_Try it_
For the entries below, print exactly the lines between the line holding "(cnt_q == 4'd15);" and the line holding "S_BRKW : S_IDLE;", inclusive, and nothing else.

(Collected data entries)
<file path="src/rtl/srx_pkg.sv">
package srx_pkg;
  typedef struct packed {
    logic [7:0] data;
    logic       perr;
    logic       ferr;
    logic       brk;
  } rx_item_t;

  typedef enum logic [2:0] {
    S_IDLE, S_START, S_DATA, S_PAR, S_STOP, S_BRKW
  } rx_state_e;
endpackage

</file>
<file path="src/rtl/srx_sync.sv">
module srx_sync #(
  parameter int STAGES = 2
) (
  input  logic clk_i,
  input  logic rst_ni,
  input  logic d_i,
  output logic q_o
);
  logic [STAGES-1:0] sh_q;

  generate
    for (genvar g = 0; g < STAGES; g++) begin : g_stage
      always_ff @(posedge clk_i or negedge rst_ni) begin
        if (!rst_ni) sh_q[g] <= 1'b1;
        else if (g == 0) sh_q[g] <= d_i;
        else sh_q[g] <= sh_q[(g == 0) ? 0 : g-1];
      end
    end
  endgenerate

  assign q_o = sh_q[STAGES-1];
endmodule

</file>
<file path="src/rtl/srx_sampler.sv">
module srx_sampler
  import srx_pkg::*;
(
  input  logic     clk_i,
  input  logic     rst_ni,
  input  logic     tick_i,
  input  logic     rxd_i,
  input  logic [1:0] len_i,
  input  logic     par_en_i,
  input  logic     par_odd_i,
  output logic     push_o,
  output rx_item_t item_o
);
  rx_state_e  state_q;
  logic [3:0] cnt_q;
  logic [2:0] bidx_q;
  logic [7:0] shreg_q;
  logic       pbit_q;
  logic       zero_q;
  logic [2:0] last_bit;
  logic [7:0] aligned;
  logic       perr_c;
  logic       brk_c;
  logic       mid;

  assign last_bit = {1'b0, len_i} + 3'd4;
  assign aligned  = shreg_q >> (2'd3 - len_i);
  assign perr_c   = par_en_i & (pbit_q ^ (^aligned) ^ par_odd_i);
  assign brk_c    = zero_q & ~rxd_i;
  assign mid      = (cnt_q == 4'd15);

  always_ff @(posedge clk_i or negedge rst_ni) begin
    if (!rst_ni) begin
      state_q <= S_IDLE;
      cnt_q   <= '0;
      bidx_q  <= '0;
      shreg_q <= '0;
      pbit_q  <= 1'b0;
      zero_q  <= 1'b0;
      push_o  <= 1'b0;
      item_o  <= '0;
    end else begin
      push_o <= 1'b0;
      if (tick_i) begin
        case (state_q)
          S_IDLE: begin
            cnt_q <= '0;
            if (!rxd_i) state_q <= S_START;
          end
          S_START: begin
            cnt_q <= cnt_q + 4'd1;
            if (cnt_q == 4'd7) begin
              if (rxd_i) state_q <= S_IDLE;  // false start
              else begin
                state_q <= S_DATA;
                cnt_q   <= '0;
                bidx_q  <= '0;
                zero_q  <= 1'b1;
              end
            end
          end
          S_DATA: begin
            cnt_q <= cnt_q + 4'd1;
            if (mid) begin
              shreg_q <= {rxd_i, shreg_q[7:1]};
              zero_q  <= zero_q & ~rxd_i;
              bidx_q  <= bidx_q + 3'd1;
              if (bidx_q == last_bit) state_q <= par_en_i ? S_PAR : S_STOP;
            end
          end
          S_PAR: begin
            cnt_q <= cnt_q + 4'd1;
            if (mid) begin
              pbit_q  <= rxd_i;
              zero_q  <= zero_q & ~rxd_i;
              state_q <= S_STOP;
            end
          end
          S_STOP: begin
            cnt_q <= cnt_q + 4'd1;
            if (mid) begin
              push_o      <= 1'b1;
              item_o.brk  <= brk_c;
              item_o.data <= brk_c ? 8'h00 : aligned;
              item_o.perr <= brk_c ? 1'b0 : perr_c;
              item_o.ferr <= ~rxd_i & ~brk_c;
              state_q     <= brk_c ? S_BRKW : S_IDLE;
            end
          end
          S_BRKW: if (rxd_i) state_q <= S_IDLE;
          default: state_q <= S_IDLE;
        endcase
      end
    end
  end

  p_push_from_stop_r2: assert property (@(posedge clk_i) disable iff (!rst_ni)
    push_o |-> $past(state_q) == S_STOP);
  p_break_entry_r6: assert property (@(posedge clk_i) disable iff (!rst_ni)
    (push_o && item_o.brk) |-> (item_o.data == 8'h00 && !item_o.perr && !item_o.ferr));
  p_brk_wait_r6: assert property (@(posedge clk_i) disable iff (!rst_ni)
    (state_q == S_BRKW) |-> !push_o || item_o.brk);
endmodule

</file>
<file path="src/rtl/srx_fifo.sv">
module srx_fifo #(
  parameter int DEPTH = 64,
  parameter int W     = 11,
  localparam int AW   = $clog2(DEPTH),
  localparam int LW   = AW + 1
) (
  input  logic          clk_i,
  input  logic          rst_ni,
  input  logic          push_i,
  input  logic [W-1:0]  wdata_i,
  input  logic          pop_i,
  output logic [W-1:0]  rdata_o,
  output logic [LW-1:0] level_o,
  output logic          empty_o,
  output logic          full_o,
  output logic          overrun_o
);
  logic [W-1:0]  mem_q [DEPTH];
  logic [AW-1:0] wptr_q, rptr_q;
  logic [LW-1:0] level_q;
  logic          do_wr, do_rd;

  assign empty_o = (level_q == '0);
  assign full_o  = (level_q == LW'(DEPTH));
  assign do_wr   = push_i & ~full_o;
  assign do_rd   = pop_i & ~empty_o;
  assign rdata_o = mem_q[rptr_q];
  assign level_o = level_q;

  always_ff @(posedge clk_i) begin
    if (do_wr) mem_q[wptr_q] <= wdata_i;
  end

  always_ff @(posedge clk_i or negedge rst_ni) begin
    if (!rst_ni) begin
      wptr_q    <= '0;
      rptr_q    <= '0;
      level_q   <= '0;
      overrun_o <= 1'b0;
    end else begin
      overrun_o <= push_i & full_o;
      if (do_wr) wptr_q <= wptr_q + AW'(1);
      if (do_rd) rptr_q <= rptr_q + AW'(1);
      case ({do_wr, do_rd})
        2'b10:   level_q <= level_q + LW'(1);
        2'b01:   level_q <= level_q - LW'(1);
        default: level_q <= level_q;
      endcase
    end
  end

  p_level_max_r7: assert property (@(posedge clk_i) disable iff (!rst_ni)
    level_q <= LW'(DEPTH));
  p_full_hold_r8: assert property (@(posedge clk_i) disable iff (!rst_ni)
    (push_i && full_o && !pop_i) |=> $stable(level_q) && $stable(wptr_q));
  p_overrun_src_r8: assert property (@(posedge clk_i) disable iff (!rst_ni)
    overrun_o |-> $past(full_o));
endmodule

</file>
<file path="src/rtl/srx_timeout.sv">
module srx_timeout #(
  parameter int TO_CHARS = 4,
  parameter int CW       = 12
) (
  input  logic       clk_i,
  input  logic       rst_ni,
  input  logic       tick_i,
  input  logic [1:0] len_i,
  input  logic       par_en_i,
  input  logic       empty_i,
  input  logic       push_i,
  input  logic       pop_i,
  output logic       timeout_o
);
  logic [3:0]    frame_bits;
  logic [CW-1:0] limit;
  logic [CW-1:0] cnt_q;

  // start + data + optional parity + one stop
  assign frame_bits = 4'({2'b0, len_i}) + 4'd7 + 4'({3'b0, par_en_i});
  assign limit      = CW'(TO_CHARS * 16) * CW'(frame_bits);
  assign timeout_o  = ~empty_i & (cnt_q >= limit);

  always_ff @(posedge clk_i or negedge rst_ni) begin
    if (!rst_ni) cnt_q <= '0;
    else if (empty_i || push_i || pop_i) cnt_q <= '0;
    else if (tick_i && cnt_q < limit) cnt_q <= cnt_q + CW'(1);
  end

  p_to_needs_data_r10: assert property (@(posedge clk_i) disable iff (!rst_ni)
    timeout_o |-> !empty_i);
  p_to_clear_r10: assert property (@(posedge clk_i) disable iff (!rst_ni)
    (push_i || pop_i) |=> !timeout_o);
endmodule

</file>
<file path="src/rtl/serial_rx_buf.sv">
module serial_rx_buf
  import srx_pkg::*;
#(
  parameter int DEPTH    = 64,
  parameter int SYNC     = 2,
  parameter int TO_CHARS = 4,
  localparam int LW      = $clog2(DEPTH) + 1
) (
  input  logic          clk_i,
  input  logic          rst_ni,
  input  logic          tick16_i,
  input  logic          rxd_i,
  input  logic [1:0]    len_sel_i,
  input  logic          par_en_i,
  input  logic          par_odd_i,
  input  logic [LW-1:0] trig_lvl_i,
  input  logic          rd_i,
  output logic [7:0]    rd_data_o,
  output logic          rd_perr_o,
  output logic          rd_ferr_o,
  output logic          rd_brk_o,
  output logic          empty_o,
  output logic [LW-1:0] level_o,
  output logic          thresh_o,
  output logic          overrun_o,
  output logic          timeout_o
);
  localparam int IW = $bits(rx_item_t);

  logic     rxd_s;
  logic     push;
  rx_item_t item, head;
  logic     full;

  srx_sync #(.STAGES(SYNC)) u_sync (
    .clk_i(clk_i), .rst_ni(rst_ni), .d_i(rxd_i), .q_o(rxd_s)
  );

  srx_sampler u_smp (
    .clk_i(clk_i), .rst_ni(rst_ni), .tick_i(tick16_i), .rxd_i(rxd_s),
    .len_i(len_sel_i), .par_en_i(par_en_i), .par_odd_i(par_odd_i),
    .push_o(push), .item_o(item)
  );

  srx_fifo #(.DEPTH(DEPTH), .W(IW)) u_fifo (
    .clk_i(clk_i), .rst_ni(rst_ni), .push_i(push), .wdata_i(item),
    .pop_i(rd_i), .rdata_o(head), .level_o(level_o), .empty_o(empty_o),
    .full_o(full), .overrun_o(overrun_o)
  );

  srx_timeout #(.TO_CHARS(TO_CHARS)) u_to (
    .clk_i(clk_i), .rst_ni(rst_ni), .tick_i(tick16_i), .len_i(len_sel_i),
    .par_en_i(par_en_i), .empty_i(empty_o), .push_i(push), .pop_i(rd_i),
    .timeout_o(timeout_o)
  );

  assign rd_data_o = head.data;
  assign rd_perr_o = head.perr;
  assign rd_ferr_o = head.ferr;
  assign rd_brk_o  = head.brk;
  assign thresh_o  = (trig_lvl_i != '0) && (level_o >= trig_lvl_i);

  p_thresh_track_r9: assert property (@(posedge clk_i) disable iff (!rst_ni)
    (thresh_o && !push && !rd_i && trig_lvl_i == $past(trig_lvl_i)) |=> thresh_o);
  p_empty_head_r7: assert property (@(posedge clk_i) disable iff (!rst_ni)
    (empty_o && !push) |=> empty_o);
endmodule

</file>
### config.mk
export PLATFORM = sky130hd
export DESIGN_NAME = ptw_walker
export DESIGN_NICKNAME = d
export VERILOG_FILES = /design/src/rtl/ptw_pkg.sv /design/src/rtl/ptw_front.sv /design/src/rtl/ptw_perm.sv /design/src/rtl/ptw_walker.sv
export SDC_FILE = /design/constraint.sdc
export NUM_CORES = 1
export LEC_CHECK = 0
export ABC_AREA = 1
export CORE_ASPECT_RATIO = 0.8
export CORE_MARGIN = 5
export CORE_UTILIZATION = 26
export CTS_CLUSTER_DIAMETER = 150
export DETAILED_ROUTE_END_ITERATION = 16
export PLACE_DENSITY = 0.58
export REMOVE_ABC_BUFFERS = 1
export SKIP_CTS_REPAIR_TIMING = 1
export SYNTH_ARGS = -nofsm -noshare
export SYNTH_HDL_FRONTEND = slang
export SYNTH_HIERARCHICAL = 1
export SYNTH_SLANG_ARGS = --single-unit
### constraint.sdc
create_clock -name clk -period 3.3 [get_ports clk]
set_input_delay 0.66 -clock clk [delete_from_list [all_inputs] [get_ports clk]]
set_output_delay 0.66 -clock clk [all_outputs]
set_load 0.01 [all_outputs]
### src/rtl/ptw_pkg.sv
package ptw_pkg;
    // Fixed entry width and entry bit positions the walk decodes
    localparam int PTE_W    = 64;
    localparam int PTE_V    = 0;
    localparam int PTE_FOR  = 1;
    localparam int PTE_FOW  = 2;
    localparam int PTE_FOE  = 3;
    localparam int PTE_KRE  = 8;
    localparam int PTE_KWE  = 12;
    localparam int MODE_W   = 2;
    localparam int PERM_W   = 3;
    localparam int PERM_R   = 0;
    localparam int PERM_W_B = 1;
    localparam int PERM_X   = 2;

    typedef enum logic [2:0] {
        FLT_NONE = 3'd0,
        FLT_ACV  = 3'd1,
        FLT_TNV  = 3'd2,
        FLT_FOR  = 3'd3,
        FLT_FOW  = 3'd4,
        FLT_FOE  = 3'd5
    } ptw_fault_e;

    typedef enum logic [2:0] {
        ST_IDLE,
        ST_L1,
        ST_L2,
        ST_L3,
        ST_DONE
    } ptw_state_e;
endpackage

### src/rtl/ptw_front.sv
module ptw_front
    import ptw_pkg::*;
#(
    parameter int VA_W      = 64,
    parameter int VIRT_BITS = 43,
    parameter int PA_W      = 64
) (
    input  logic [VA_W-1:0]   va,
    input  logic [MODE_W-1:0] mode,
    output logic              canon,
    output logic              sp_hit,
    output logic              acv,
    output logic [PA_W-1:0]   sp_pa
);
    // Superpage selector sits just below the top implemented bit
    localparam int SP_SEL_LO = VIRT_BITS - 2;
    localparam int SP_LOW_W  = VIRT_BITS - 3;
    localparam int SP_MOVED  = SP_LOW_W + 3;

    logic [VA_W-VIRT_BITS:0] upper;

    always_comb begin
        upper  = va[VA_W-1:VIRT_BITS-1];
        canon  = (&upper) | ~(|upper);
        sp_hit = canon & va[VA_W-1] & (va[SP_SEL_LO +: 2] == 2'b10);
        acv    = ~canon | (sp_hit & (mode != '0));
        sp_pa  = '0;
        sp_pa[SP_LOW_W-1:0] = va[SP_LOW_W-1:0];
        sp_pa[SP_MOVED]     = va[SP_LOW_W];
    end
endmodule

### src/rtl/ptw_perm.sv
module ptw_perm
    import ptw_pkg::*;
(
    input  logic [PTE_W-1:0]  pte,
    input  logic [MODE_W-1:0] mode,
    input  logic [PERM_W-1:0] need,
    output ptw_fault_e        fault,
    output logic [PERM_W-1:0] perm
);
    logic [PERM_W-1:0] grant;
    logic [PERM_W-1:0] kept;
    logic              rd_en;
    logic              wr_en;

    always_comb begin
        rd_en = pte[PTE_KRE + int'(mode)];
        wr_en = pte[PTE_KWE + int'(mode)];
        grant = '0;
        grant[PERM_R]   = rd_en;
        grant[PERM_X]   = rd_en;
        grant[PERM_W_B] = wr_en;
        kept  = grant & ~pte[PTE_FOE:PTE_FOR];
        perm  = '0;
        if (!pte[PTE_V]) begin
            fault = FLT_TNV;
        end else if ((grant & need) == '0) begin
            fault = FLT_ACV;
        end else if ((kept & need) == '0) begin
            if (need[PERM_X])        fault = FLT_FOE;
            else if (need[PERM_W_B]) fault = FLT_FOW;
            else                     fault = FLT_FOR;
        end else begin
            fault = FLT_NONE;
            perm  = kept;
        end
    end
endmodule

_Result_
  assign mid      = (cnt_q == 4'd15);

  always_ff @(posedge clk_i or negedge rst_ni) begin
    if (!rst_ni) begin
      state_q <= S_IDLE;
      cnt_q   <= '0;
      bidx_q  <= '0;
      shreg_q <= '0;
      pbit_q  <= 1'b0;
      zero_q  <= 1'b0;
      push_o  <= 1'b0;
      item_o  <= '0;
    end else begin
      push_o <= 1'b0;
      if (tick_i) begin
        case (state_q)
          S_IDLE: begin
            cnt_q <= '0;
            if (!rxd_i) state_q <= S_START;
          end
          S_START: begin
            cnt_q <= cnt_q + 4'd1;
            if (cnt_q == 4'd7) begin
              if (rxd_i) state_q <= S_IDLE;  // false start
              else begin
                state_q <= S_DATA;
                cnt_q   <= '0;
                bidx_q  <= '0;
                zero_q  <= 1'b1;
              end
            end
          end
          S_DATA: begin
            cnt_q <= cnt_q + 4'd1;
            if (mid) begin
              shreg_q <= {rxd_i, shreg_q[7:1]};
              zero_q  <= zero_q & ~rxd_i;
              bidx_q  <= bidx_q + 3'd1;
              if (bidx_q == last_bit) state_q <= par_en_i ? S_PAR : S_STOP;
            end
          end
          S_PAR: begin
            cnt_q <= cnt_q + 4'd1;
            if (mid) begin
              pbit_q  <= rxd_i;
              zero_q  <= zero_q & ~rxd_i;
              state_q <= S_STOP;
            end
          end
          S_STOP: begin
            cnt_q <= cnt_q + 4'd1;
            if (mid) begin
              push_o      <= 1'b1;
              item_o.brk  <= brk_c;
              item_o.data <= brk_c ? 8'h00 : aligned;
              item_o.perr <= brk_c ? 1'b0 : perr_c;
              item_o.ferr <= ~rxd_i & ~brk_c;
              state_q     <= brk_c ? S_BRKW : S_IDLE;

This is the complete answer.